The Color of a Lie
In 1955, a Black family passes for white and moves to a “Whites Only” town in the suburbs. Caught between two worlds, a teen boy puts his family at risk as he uncovers racist secrets about his suburb. A new social justice thriller from the acclaimed author of This Is My America!
A SCHOOL LIBRARY JOURNAL AND KIRKUS REVIEWS BEST BOOK OF THE YEAR
Calvin knows how to pass for white. He's done it plenty of times before. For his friends in Chicago, when they wanted food but weren't allowed in a restaurant. For work, when he and his dad would travel for the Green Book.
This is different.
After a tragedy in Chicago forces the family to flee, they resettle in an idyllic all-white suburban town in search of a better life. Calvin's father wants everyone to embrace their new white lifestyles, but it's easier said than done. Hiding your true self is exhausting -- which leads Calvin across town where he can make friends who know all of him...and spend more time with his new crush, Lily. But when Calvin starts unraveling dark secrets about the white town and its inhabitants, passing starts to feel even more suffocating--and dangerous--than he could have imagined.

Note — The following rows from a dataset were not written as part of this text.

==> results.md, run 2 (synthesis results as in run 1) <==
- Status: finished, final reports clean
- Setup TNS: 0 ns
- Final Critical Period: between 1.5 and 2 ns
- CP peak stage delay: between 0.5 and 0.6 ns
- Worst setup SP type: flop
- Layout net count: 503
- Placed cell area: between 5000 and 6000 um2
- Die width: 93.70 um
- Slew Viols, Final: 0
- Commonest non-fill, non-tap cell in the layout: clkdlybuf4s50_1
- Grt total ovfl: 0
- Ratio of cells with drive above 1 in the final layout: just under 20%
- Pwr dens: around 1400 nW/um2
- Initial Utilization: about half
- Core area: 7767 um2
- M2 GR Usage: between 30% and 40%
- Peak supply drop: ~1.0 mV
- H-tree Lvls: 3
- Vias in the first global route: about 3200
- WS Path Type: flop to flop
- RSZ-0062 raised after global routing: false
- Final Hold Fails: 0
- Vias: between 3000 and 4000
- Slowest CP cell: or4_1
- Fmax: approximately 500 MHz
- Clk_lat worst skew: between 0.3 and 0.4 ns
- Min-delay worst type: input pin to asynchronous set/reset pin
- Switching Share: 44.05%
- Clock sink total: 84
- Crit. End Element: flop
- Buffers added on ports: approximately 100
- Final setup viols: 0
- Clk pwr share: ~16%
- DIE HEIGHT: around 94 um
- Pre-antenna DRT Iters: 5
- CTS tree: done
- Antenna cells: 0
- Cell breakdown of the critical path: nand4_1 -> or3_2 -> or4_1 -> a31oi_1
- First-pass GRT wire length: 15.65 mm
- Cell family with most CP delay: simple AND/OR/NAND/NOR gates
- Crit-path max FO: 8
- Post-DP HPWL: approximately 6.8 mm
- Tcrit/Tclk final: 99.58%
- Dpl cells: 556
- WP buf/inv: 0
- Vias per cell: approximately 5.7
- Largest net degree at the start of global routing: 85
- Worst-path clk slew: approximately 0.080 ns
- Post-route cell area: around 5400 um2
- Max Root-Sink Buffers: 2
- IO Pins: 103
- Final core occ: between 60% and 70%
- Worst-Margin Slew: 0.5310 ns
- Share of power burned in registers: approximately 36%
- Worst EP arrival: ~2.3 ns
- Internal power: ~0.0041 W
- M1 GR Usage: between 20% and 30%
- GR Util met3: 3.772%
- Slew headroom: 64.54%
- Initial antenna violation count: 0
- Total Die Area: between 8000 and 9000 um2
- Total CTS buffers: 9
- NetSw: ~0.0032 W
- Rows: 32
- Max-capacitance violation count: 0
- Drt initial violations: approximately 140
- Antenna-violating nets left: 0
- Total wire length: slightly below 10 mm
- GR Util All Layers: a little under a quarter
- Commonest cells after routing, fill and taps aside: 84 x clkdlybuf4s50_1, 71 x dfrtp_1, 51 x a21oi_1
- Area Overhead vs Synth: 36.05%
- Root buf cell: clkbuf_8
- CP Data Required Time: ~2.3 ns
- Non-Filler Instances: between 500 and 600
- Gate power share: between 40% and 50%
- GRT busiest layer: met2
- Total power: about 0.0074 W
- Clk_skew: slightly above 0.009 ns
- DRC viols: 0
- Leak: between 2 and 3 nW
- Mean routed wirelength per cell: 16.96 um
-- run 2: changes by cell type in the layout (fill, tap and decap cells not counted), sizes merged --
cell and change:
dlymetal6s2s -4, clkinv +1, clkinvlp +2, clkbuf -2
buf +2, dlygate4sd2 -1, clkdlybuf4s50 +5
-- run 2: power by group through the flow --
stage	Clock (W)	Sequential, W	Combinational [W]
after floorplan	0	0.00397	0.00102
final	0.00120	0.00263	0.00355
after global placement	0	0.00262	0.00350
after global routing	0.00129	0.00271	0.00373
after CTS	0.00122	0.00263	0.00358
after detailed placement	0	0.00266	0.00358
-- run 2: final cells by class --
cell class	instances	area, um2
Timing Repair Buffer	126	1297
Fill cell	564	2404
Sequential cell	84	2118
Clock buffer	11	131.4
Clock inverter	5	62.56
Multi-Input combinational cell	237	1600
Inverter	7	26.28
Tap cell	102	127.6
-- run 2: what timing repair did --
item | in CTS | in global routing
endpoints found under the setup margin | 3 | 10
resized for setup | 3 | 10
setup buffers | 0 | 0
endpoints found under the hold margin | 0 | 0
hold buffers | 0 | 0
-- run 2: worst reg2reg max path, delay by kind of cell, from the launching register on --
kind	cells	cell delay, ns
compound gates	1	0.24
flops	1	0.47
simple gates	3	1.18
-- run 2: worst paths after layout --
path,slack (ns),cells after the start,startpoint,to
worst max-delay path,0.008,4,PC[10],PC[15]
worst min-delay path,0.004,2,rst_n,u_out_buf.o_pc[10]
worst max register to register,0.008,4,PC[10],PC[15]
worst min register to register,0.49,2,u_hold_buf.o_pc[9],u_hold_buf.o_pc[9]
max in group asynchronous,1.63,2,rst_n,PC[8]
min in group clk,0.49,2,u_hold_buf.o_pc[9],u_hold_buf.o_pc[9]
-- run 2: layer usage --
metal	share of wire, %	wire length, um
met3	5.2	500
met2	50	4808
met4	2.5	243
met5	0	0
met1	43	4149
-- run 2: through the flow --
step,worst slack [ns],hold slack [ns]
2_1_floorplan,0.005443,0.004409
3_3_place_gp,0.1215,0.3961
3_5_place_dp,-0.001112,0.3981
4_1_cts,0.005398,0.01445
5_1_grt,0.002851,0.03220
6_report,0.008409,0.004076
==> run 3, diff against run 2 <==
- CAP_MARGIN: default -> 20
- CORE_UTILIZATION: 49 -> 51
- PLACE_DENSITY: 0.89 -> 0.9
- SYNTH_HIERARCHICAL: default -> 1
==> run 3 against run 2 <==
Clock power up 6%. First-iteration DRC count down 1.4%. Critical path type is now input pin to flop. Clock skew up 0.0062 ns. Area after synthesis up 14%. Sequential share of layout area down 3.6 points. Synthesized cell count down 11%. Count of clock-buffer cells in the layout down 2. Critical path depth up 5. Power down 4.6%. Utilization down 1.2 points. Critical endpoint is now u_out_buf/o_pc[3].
$ cat config.mk
export PLATFORM = sky130hd
export DESIGN_NAME = uart_packet_decoder
export DESIGN_NICKNAME = d
export VERILOG_FILES = /design/src/rtl/uart_packet_decoder.sv
export SDC_FILE = /design/constraint.sdc
export NUM_CORES = 1
export LEC_CHECK = 0
export ABC_AREA = 0
export CAP_MARGIN = 20
export CORE_UTILIZATION = 30
export CTS_BUF_LIST = sky130_fd_sc_hd__clkbuf_16
export CTS_CLUSTER_SIZE = 40
export DETAILED_ROUTE_END_ITERATION = 7
export GPL_TIMING_DRIVEN = 1
export PLACE_DENSITY_LB_ADDON = 0.25
export SETUP_SLACK_MARGIN = 0.05
export SLEW_MARGIN = 20
export SYNTH_ARGS = -nofsm -noshare
export SYNTH_HDL_FRONTEND = slang
export SYNTH_SLANG_ARGS = --single-unit
$ cat constraint.sdc
create_clock -name clk -period 5.2 [get_ports clk]
set_input_delay 1.04 -clock clk [delete_from_list [all_inputs] [get_ports clk]]
set_output_delay 1.04 -clock clk [all_outputs]
set_load 0.1 [all_outputs]
$ cat src/rtl/uart_packet_decoder.sv
// Decodes 0x7E-framed packets from a UART byte stream, validates the mod-256 checksum,
// then streams the buffered payload out through a valid/ready port.
module uart_packet_decoder #(
  parameter int TIMEOUT_CYCLES = 100000,
  parameter int MAX_LEN        = 16
) (
  input  logic       clk,
  input  logic       reset,
  input  logic [7:0] rx_data,
  input  logic       rx_drdy,
  output logic       pkt_valid,
  output logic [6:0] out_addr,
  output logic       out_write,
  output logic [4:0] out_len,
  output logic [7:0] out_data,
  output logic       out_valid,
  input  logic       out_ready,
  output logic       out_last,
  output logic       err_checksum,
  output logic       err_length,
  output logic       err_timeout,
  output logic       err_overrun,
  output logic       busy
);

  localparam int AW    = (MAX_LEN > 1) ? $clog2(MAX_LEN) : 1;
  localparam int DEPTH = 1 << AW;
  localparam int TW    = $clog2(TIMEOUT_CYCLES + 1);
  localparam logic [7:0] SOF = 8'h7E;

  typedef enum logic [2:0] {
    ST_IDLE,
    ST_HEADER,
    ST_LENGTH,
    ST_PAYLOAD,
    ST_CHECK,
    ST_DRAIN
  } state_t;

  state_t        r_state;
  logic          r_drdy_prev;
  logic [7:0]    r_sum;
  logic [4:0]    r_wr_idx;
  logic [4:0]    r_rd_idx;
  logic [TW-1:0] r_tmo;
  logic [7:0]    r_buf [DEPTH];

  logic          r_pkt_valid;
  logic [6:0]    r_out_addr;
  logic          r_out_write;
  logic [4:0]    r_out_len;
  logic [7:0]    r_out_data;
  logic          r_out_valid;
  logic          r_out_last;
  logic          r_err_checksum;
  logic          r_err_length;
  logic          r_err_timeout;
  logic          r_err_overrun;

  logic          w_strobe;
  logic [7:0]    w_sum_final;
  logic [4:0]    w_wr_next;
  logic [4:0]    w_rd_next;
  logic          w_handshake;
  logic          w_tmo_expired;
  logic          w_len_ok;
  logic          w_buf_we;

  assign w_strobe      = rx_drdy & ~r_drdy_prev;
  assign w_sum_final   = r_sum + rx_data;
  assign w_wr_next     = r_wr_idx + 5'd1;
  assign w_rd_next     = r_rd_idx + 5'd1;
  assign w_handshake   = r_out_valid & out_ready;
  assign w_tmo_expired = (r_tmo == TW'(TIMEOUT_CYCLES - 1));
  assign w_len_ok      = (rx_data <= 8'(MAX_LEN));
  assign w_buf_we      = w_strobe && (r_state == ST_PAYLOAD);

  // Payload store; no reset so it maps onto block RAM.
  always_ff @(posedge clk) begin
    if (w_buf_we) begin
      r_buf[r_wr_idx[AW-1:0]] <= rx_data;
    end
  end

  always_ff @(posedge clk) begin
    if (reset) begin
      r_state        <= ST_IDLE;
      r_drdy_prev    <= 1'b0;
      r_sum          <= 8'h00;
      r_wr_idx       <= 5'd0;
      r_rd_idx       <= 5'd0;
      r_tmo          <= '0;
      r_pkt_valid    <= 1'b0;
      r_out_addr     <= 7'd0;
      r_out_write    <= 1'b0;
      r_out_len      <= 5'd0;
      r_out_data     <= 8'h00;
      r_out_valid    <= 1'b0;
      r_out_last     <= 1'b0;
      r_err_checksum <= 1'b0;
      r_err_length   <= 1'b0;
      r_err_timeout  <= 1'b0;
      r_err_overrun  <= 1'b0;
    end else begin
      r_drdy_prev    <= rx_drdy;
      r_pkt_valid    <= 1'b0;
      r_err_checksum <= 1'b0;
      r_err_length   <= 1'b0;
      r_err_timeout  <= 1'b0;
      r_err_overrun  <= 1'b0;

      // The inter-byte timer only runs while a frame is being received.
      if (w_strobe || r_state == ST_IDLE || r_state == ST_DRAIN) begin
        r_tmo <= '0;
      end else begin
        r_tmo <= r_tmo + 1'b1;
      end

      case (r_state)
        ST_IDLE: begin
          if (w_strobe && rx_data == SOF) begin
            r_state <= ST_HEADER;
          end
        end

        ST_HEADER: begin
          if (w_strobe) begin
            r_out_write <= rx_data[7];
            r_out_addr  <= rx_data[6:0];
            r_sum       <= rx_data;
            r_state     <= ST_LENGTH;
          end else if (w_tmo_expired) begin
            r_err_timeout <= 1'b1;
            r_state       <= ST_IDLE;
          end
        end

        ST_LENGTH: begin
          if (w_strobe) begin
            if (!w_len_ok) begin
              r_err_length <= 1'b1;
              r_state      <= ST_IDLE;
            end else begin
              r_out_len <= rx_data[4:0];
              r_sum     <= w_sum_final;
              r_wr_idx  <= 5'd0;
              r_state   <= (rx_data == 8'h00) ? ST_CHECK : ST_PAYLOAD;
            end
          end else if (w_tmo_expired) begin
            r_err_timeout <= 1'b1;
            r_state       <= ST_IDLE;
          end
        end

        ST_PAYLOAD: begin
          if (w_strobe) begin
            r_sum    <= w_sum_final;
            r_wr_idx <= w_wr_next;
            if (w_wr_next == r_out_len) begin
              r_state <= ST_CHECK;
            end
          end else if (w_tmo_expired) begin
            r_err_timeout <= 1'b1;
            r_state       <= ST_IDLE;
          end
        end

        ST_CHECK: begin
          if (w_strobe) begin
            if (w_sum_final == 8'h00) begin
              // Prime the first beat so out_valid is already up in the pkt_valid cycle.
              r_pkt_valid <= 1'b1;
              r_rd_idx    <= 5'd0;
              r_out_data  <= r_buf[AW'(0)];
              r_out_valid <= (r_out_len != 5'd0);
              r_out_last  <= (r_out_len == 5'd1);
              r_state     <= ST_DRAIN;
            end else begin
              r_err_checksum <= 1'b1;
              r_state        <= ST_IDLE;
            end
          end else if (w_tmo_expired) begin
            r_err_timeout <= 1'b1;
            r_state       <= ST_IDLE;
          end
        end

        ST_DRAIN: begin
          if (w_strobe) begin
            r_err_overrun <= 1'b1;
          end
          if (!r_out_valid) begin
            r_state <= ST_IDLE;
          end else if (w_handshake) begin
            if (r_out_last) begin
              r_out_valid <= 1'b0;
              r_out_last  <= 1'b0;
              r_state     <= ST_IDLE;
            end else begin
              r_rd_idx   <= w_rd_next;
              r_out_data <= r_buf[w_rd_next[AW-1:0]];
              r_out_last <= ((w_rd_next + 5'd1) == r_out_len);
            end
          end
        end

        default: r_state <= ST_IDLE;
      endcase
    end
  end

  assign pkt_valid    = r_pkt_valid;
  assign out_addr     = r_out_addr;
  assign out_write    = r_out_write;
  assign out_len      = r_out_len;
  assign out_data     = r_out_data;
  assign out_valid    = r_out_valid;
  assign out_last     = r_out_last;
  assign err_checksum = r_err_checksum;
  assign err_length   = r_err_length;
  assign err_timeout  = r_err_timeout;
  assign err_overrun  = r_err_overrun;
  assign busy         = (r_state != ST_IDLE);

endmodule
==> summary.txt <==
Synthesis
  – Sequential area share after synthesis: between 50% and 60%
  – Synth warn: 0
  – Post-Syn Instances: between 600 and 700
  – Xor and xnor area share after synthesis: around 3.5%
  – Synth Flop Type: edfxtp_1
  – Mapped Nets: between 700 and 800
  – Synth Area in Compound Gates: ~8.3%
  – Synth async-reset ratio: 0%
  – Largest family of logic cells by synthesized area: simple AND/OR/NAND/NOR gates
  – Count of state elements after synthesis: slightly below 200
  – Proportion of synthesized area in mux cells: a little under an eighth
  – Syn Area/Cell: 13.0 um2
  – Synth Area in Simple Gates: 13.7%
  – Number of flops mapped to enable cells by yosys: about 130
  – Distinct cell type count after synthesis: 73
  – Post-Synth Adder-Cell Area: 2.21%
  – Mapped Area: roughly 8800 um2

Clock network
  – Total CTS buffers: 17
  – CTS clock-pin slew for the worst setup and hold paths: roughly 80 ps
  – CTS tree: built
  – Clock Tree Buf Depth: 2
  – Clock root cell: clkbuf_16
  – Setup Fix Bufs, Post-CTS: 0
  – Clock Latency Late Sink: about 440 ps
  – Gates resized, CTS repair: 0
  – CTS sink count: 195
  – Hold_buf cts: 0
  – H-tree depth reported by CTS: 4

Power
  – Pleak: 3.31 nW
  – IR drop worst, VDD: around 250 uV
  – Pwr dens: around 300 nW/um2

Placed design
  – Number of buffers added on ports: 40
  – Dpl hpwl: 14000 um
  – GP Congestion: 0.752

STA
  – Tcrit/Tclk final: slightly above 70%
  – Max_slew headroom: around 28%
  – Fin. Hold Viols: 0
  – # setup viols final: 0
  – Worst Max-Slew Pin Slew: 1080 ps
  – Worst clock skew: about 16 ps
  – Max Fclk: approximately 260 MHz
  – Final Max Slew Viols: 0
  – Setup_tns: 0 ps
  – RSZ-0062 raised after global routing: no
  – Post-layout min period: ~3800 ps

Floorplanning
  – Die footprint: roughly 30000 um2
  – Rows: 62
  – Die Ht: 173 um
  – Starting density of the core: between 30% and 40%
  – Die X: 173 um
  – Top Ports: 41
  – Core area: between 20000 and 30000 um2

Critical path
  – Crit path to: r_rd_idx[2]$_SDFFE_PP0P_
  – Worst reg2reg startpoint: r_rd_idx[0]$_SDFFE_PP0P_
  – Critical path class: in2reg
  – Critical path required time: approximately 5500 ps
  – FF-to-FF End: out_data[5]$_SDFFE_PP0P_
  – CP Capture Type: flop
  – Critical path origin: rx_data[0]
  – CP Data Arrival Time: just over 4000 ps
  – Startpoint Class: primary input
  – R2r setup slk: about 2100 ps
  – Worst Reg-to-Reg Cells: 8
  – CP Max Fanout: 6

Outcome
  – Status: finished clean

Routing
  – Vias: 5625
  – Final wirelength: 21200 um
  – DRT iter0 DRCs: between 400 and 500
  – Post-DR wirelength/cell: 18.9 um
  – TritonRoute pass-1 iters: 5
  – ANT nets after route: 0
  – Via/cell ratio: roughly 5.0
  – DRC Markers: 0

Job
  – Max Cap Violations: 0

Global route
  – Gr ovfl total: 0
  – Global-route wire length before repair: approximately 33000 um
  – Vias in the first global route: approximately 5400
  – Antenna violations before repair: 1
  – All-Layer GR Usage: 14.6%
  – Largest net degree at the start of global routing: 44

Finish
  – Commonest non-fill, non-tap cells in the layout: 128 x edfxtp_1, 73 x nor2_1, 66 x dfxtp_1, 43 x nand2_1, 39 x clkdlybuf4s50_1
  – Commonest non-fill, non-tap cell in the layout: edfxtp_1
  – Area Overhead vs Synth: 17.0%
  – Util after Layout: 35.9%
  – Final net count: ~750
  – Layout cells sized above 1: roughly 16%

Min path
  – Hold Path Class: reg2reg
metal layers:
metal  vias up  share of wire [%]  wire length (um)  track usage [%]
li1       2692                  -                 -                -
met2        99                 46              9710             22.3
met4         0               0.95               201             4.09
met1      2822                 50             10700             21.4
met5         -                  0                 0                0
met3        12                3.1               656             2.11
Yosys cell counts (3+ instances only):
master / instances / area, um2
nor2b_1: 5 / 31.3
nor3_1: 37 / 185
and3b_1: 3 / 26.3
nor2_1: 73 / 274
a21oi_1: 23 / 115
mux4_2: 32 / 721
mux2i_1: 30 / 300
dfxtp_1: 67 / 1340
clkbuf_1: 21 / 78.8
nand2b_1: 10 / 62.6
xor2_1: 18 / 158
ha_1: 14 / 175
o31ai_1: 3 / 22.5
a211oi_2: 9 / 113
or3_1: 8 / 50.1
buf_1: 3 / 11.3
nand2_1: 43 / 161
xnor2_1: 12 / 105
edfxtp_1: 128 / 3840
nor4_1: 5 / 31.3
a211oi_1: 12 / 90.1
o211ai_1: 3 / 22.5
nand3_1: 18 / 90.1
and3_1: 4 / 25.0
and2_1: 3 / 18.8
buf_2: 8 / 40.0
inv_1: 5 / 18.8
a311oi_1: 6 / 52.6
nand4_1: 8 / 50.1
and4_1: 4 / 35.0
o21ai_0: 16 / 80.1
how the worst min path moves through the flow:
| stage | startpoint | to | slack [ps] | cells after the start |
|---|---|---|---|---|
| after global routing | r_tmo[0]$_SDFF_PP0_ | r_tmo[0]$_SDFF_PP0_ | 490 | 1 |
| final | r_tmo[0]$_SDFF_PP0_ | r_tmo[0]$_SDFF_PP0_ | 480 | 1 |
| after floorplan | r_tmo[0]$_SDFF_PP0_ | r_tmo[0]$_SDFF_PP0_ | 440 | 1 |
| after detailed placement | r_tmo[0]$_SDFF_PP0_ | r_tmo[0]$_SDFF_PP0_ | 460 | 1 |
| after global placement | r_tmo[0]$_SDFF_PP0_ | r_tmo[0]$_SDFF_PP0_ | 460 | 1 |
| after CTS | r_tmo[0]$_SDFF_PP0_ | r_tmo[0]$_SDFF_PP0_ | 480 | 1 |
sequential cells by signal, summed over array words and instances, names as in the netlist, 3 cells and up:
signal    count
r_wr_idx      5
r_state       3
r_buf       128
out_len       5
r_sum         8
r_tmo        17
r_rd_idx      5
out_data      8
out_addr      7
cell families (layout without fill, tap and decap cells):
logic type                 Yosys count  in the layout
and+or+nand+nor                    239            239
other                                0              1
DFF                                195            195
buffers and inverters               40             94
muxes                               62             62
adders and majority gates           15             15
xor gates and xnor gates            32             32
AOI/OAI and AO/OA                   98             98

Expertly weaving together real historical events with important reflections on being Black in America, acclaimed author Kim Johnson powerfully connects readers to the experience of being forced to live a life-threatening lie or embrace an equally deadly truth.

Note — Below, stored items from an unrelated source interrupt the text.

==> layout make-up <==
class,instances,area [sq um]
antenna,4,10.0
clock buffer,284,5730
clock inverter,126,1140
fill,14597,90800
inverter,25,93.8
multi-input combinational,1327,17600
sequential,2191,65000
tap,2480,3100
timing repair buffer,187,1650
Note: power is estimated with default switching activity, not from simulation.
File: src/rtl/decoder_select_sequencer_if.sv
// Request/select bundle between the select sequencer and its requesters/decoder.
// master: the sequencer (drives w/en/busy/grant_done); slave: requesters and decoder.
interface decoder_select_sequencer_if;
    logic [3:0] req;
    logic [1:0] w;
    logic       en;
    logic       busy;
    logic       grant_done;

    modport master (
        input  req,
        output w,
        output en,
        output busy,
        output grant_done
    );

    modport slave (
        output req,
        input  w,
        input  en,
        input  busy,
        input  grant_done
    );
endinterface

File: src/rtl/decoder_select_sequencer.sv
// Arbitrates four requests onto a 2-to-4 decoder select with a bounded dwell and an en=0 gap.
// Optional build macro: FIXED_PRIO_EN selects fixed priority (req[0] highest) over round-robin.
module decoder_select_sequencer #(
    parameter int HOLD_CYCLES = 4,
    parameter int GAP_CYCLES  = 1
) (
    input  logic                        clk,
    input  logic                        rst_n,
    decoder_select_sequencer_if.master  bus
);

    generate
        if (HOLD_CYCLES < 1 || HOLD_CYCLES > 255) begin : g_bad_hold
            $error("HOLD_CYCLES must be in 1..255");
        end
        if (GAP_CYCLES < 1 || GAP_CYCLES > 15) begin : g_bad_gap
            $error("GAP_CYCLES must be in 1..15");
        end
    endgenerate

    typedef enum logic [1:0] {
        IDLE  = 2'd0,
        GRANT = 2'd1,
        GAP   = 2'd2
    } state_t;

    localparam logic [7:0] HOLD_LOAD = 8'(HOLD_CYCLES - 1);
    localparam logic [3:0] GAP_LOAD  = 4'(GAP_CYCLES - 1);

    state_t     state_reg, state_next;
    logic [1:0] w_reg, w_next;
    logic       en_reg, en_next;
    logic       busy_reg, busy_next;
    logic       grant_done_reg, grant_done_next;
    logic [1:0] last_ptr_reg, last_ptr_next;
    logic [7:0] hold_cnt_reg, hold_cnt_next;
    logic [3:0] gap_cnt_reg, gap_cnt_next;

    logic [1:0] sel;
    logic       any_req;

    assign any_req = |bus.req;

`ifdef FIXED_PRIO_EN
    always_comb begin
        sel = 2'd0;
        for (int i = 3; i >= 0; i--) begin
            if (bus.req[i]) sel = 2'(i);
        end
    end
`else
    // Candidate indices in search order: last_ptr+1, +2, +3, +4 (wrapping mod 4).
    logic [1:0] rr_idx [4];

    genvar gi;
    generate
        for (gi = 0; gi < 4; gi++) begin : g_rr_idx
            assign rr_idx[gi] = last_ptr_reg + 2'(gi + 1);
        end
    endgenerate

    always_comb begin
        sel = last_ptr_reg;
        for (int i = 3; i >= 0; i--) begin
            if (bus.req[rr_idx[i]]) sel = rr_idx[i];
        end
    end
`endif

    always_ff @(posedge clk or negedge rst_n) begin
        if (!rst_n) begin
            state_reg      <= IDLE;
            w_reg          <= 2'd0;
            en_reg         <= 1'b0;
            busy_reg       <= 1'b0;
            grant_done_reg <= 1'b0;
            last_ptr_reg   <= 2'd3;
            hold_cnt_reg   <= 8'd0;
            gap_cnt_reg    <= 4'd0;
        end else begin
            state_reg      <= state_next;
            w_reg          <= w_next;
            en_reg         <= en_next;
            busy_reg       <= busy_next;
            grant_done_reg <= grant_done_next;
            last_ptr_reg   <= last_ptr_next;
            hold_cnt_reg   <= hold_cnt_next;
            gap_cnt_reg    <= gap_cnt_next;
        end
    end

    always_comb begin
        state_next      = state_reg;
        w_next          = w_reg;
        en_next         = en_reg;
        busy_next       = busy_reg;
        grant_done_next = 1'b0;
        last_ptr_next   = last_ptr_reg;
        hold_cnt_next   = hold_cnt_reg;
        gap_cnt_next    = gap_cnt_reg;

        case (state_reg)
            IDLE: begin
                if (any_req) begin
                    state_next    = GRANT;
                    w_next        = sel;
                    en_next       = 1'b1;
                    busy_next     = 1'b1;
                    hold_cnt_next = HOLD_LOAD;
                end
            end
            GRANT: begin
                // Expiry and request drop share one exit so only one grant_done pulse results.
                if (hold_cnt_reg == 8'd0 || !bus.req[w_reg]) begin
                    state_next      = GAP;
                    en_next         = 1'b0;
                    grant_done_next = 1'b1;
                    last_ptr_next   = w_reg;
                    gap_cnt_next    = GAP_LOAD;
                end else begin
                    hold_cnt_next = hold_cnt_reg - 8'd1;
                end
            end
            GAP: begin
                if (gap_cnt_reg == 4'd0) begin
                    if (any_req) begin
                        state_next    = GRANT;
                        w_next        = sel;
                        en_next       = 1'b1;
                        hold_cnt_next = HOLD_LOAD;
                    end else begin
                        state_next = IDLE;
                        busy_next  = 1'b0;
                    end
                end else begin
                    gap_cnt_next = gap_cnt_reg - 4'd1;
                end
            end
            default: begin
                state_next = IDLE;
                en_next    = 1'b0;
                busy_next  = 1'b0;
            end
        endcase
    end

    assign bus.w          = w_reg;
    assign bus.en         = en_reg;
    assign bus.busy       = busy_reg;
    assign bus.grant_done = grant_done_reg;

endmodule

An Excerpt fromThe Color of a Lie
Chapter 1
Nerves droned inside me like a swarm of angry bees. I hated how my dad driving through Pennsylvania’s rolling hills and endless farmland left me feeling exposed. I wanted to go back to Chicago, where I could feel insignificant and important all at once, standing downtown amid the chaos of five o’clock. Not even riding in my dad’s new turquoise Chevrolet Bel Air hardtop could purge the mounting sense of dread. Because I couldn’t fool myself: this wasn’t just a road trip—it was a final destination. A promise of a brand-new life I never wanted.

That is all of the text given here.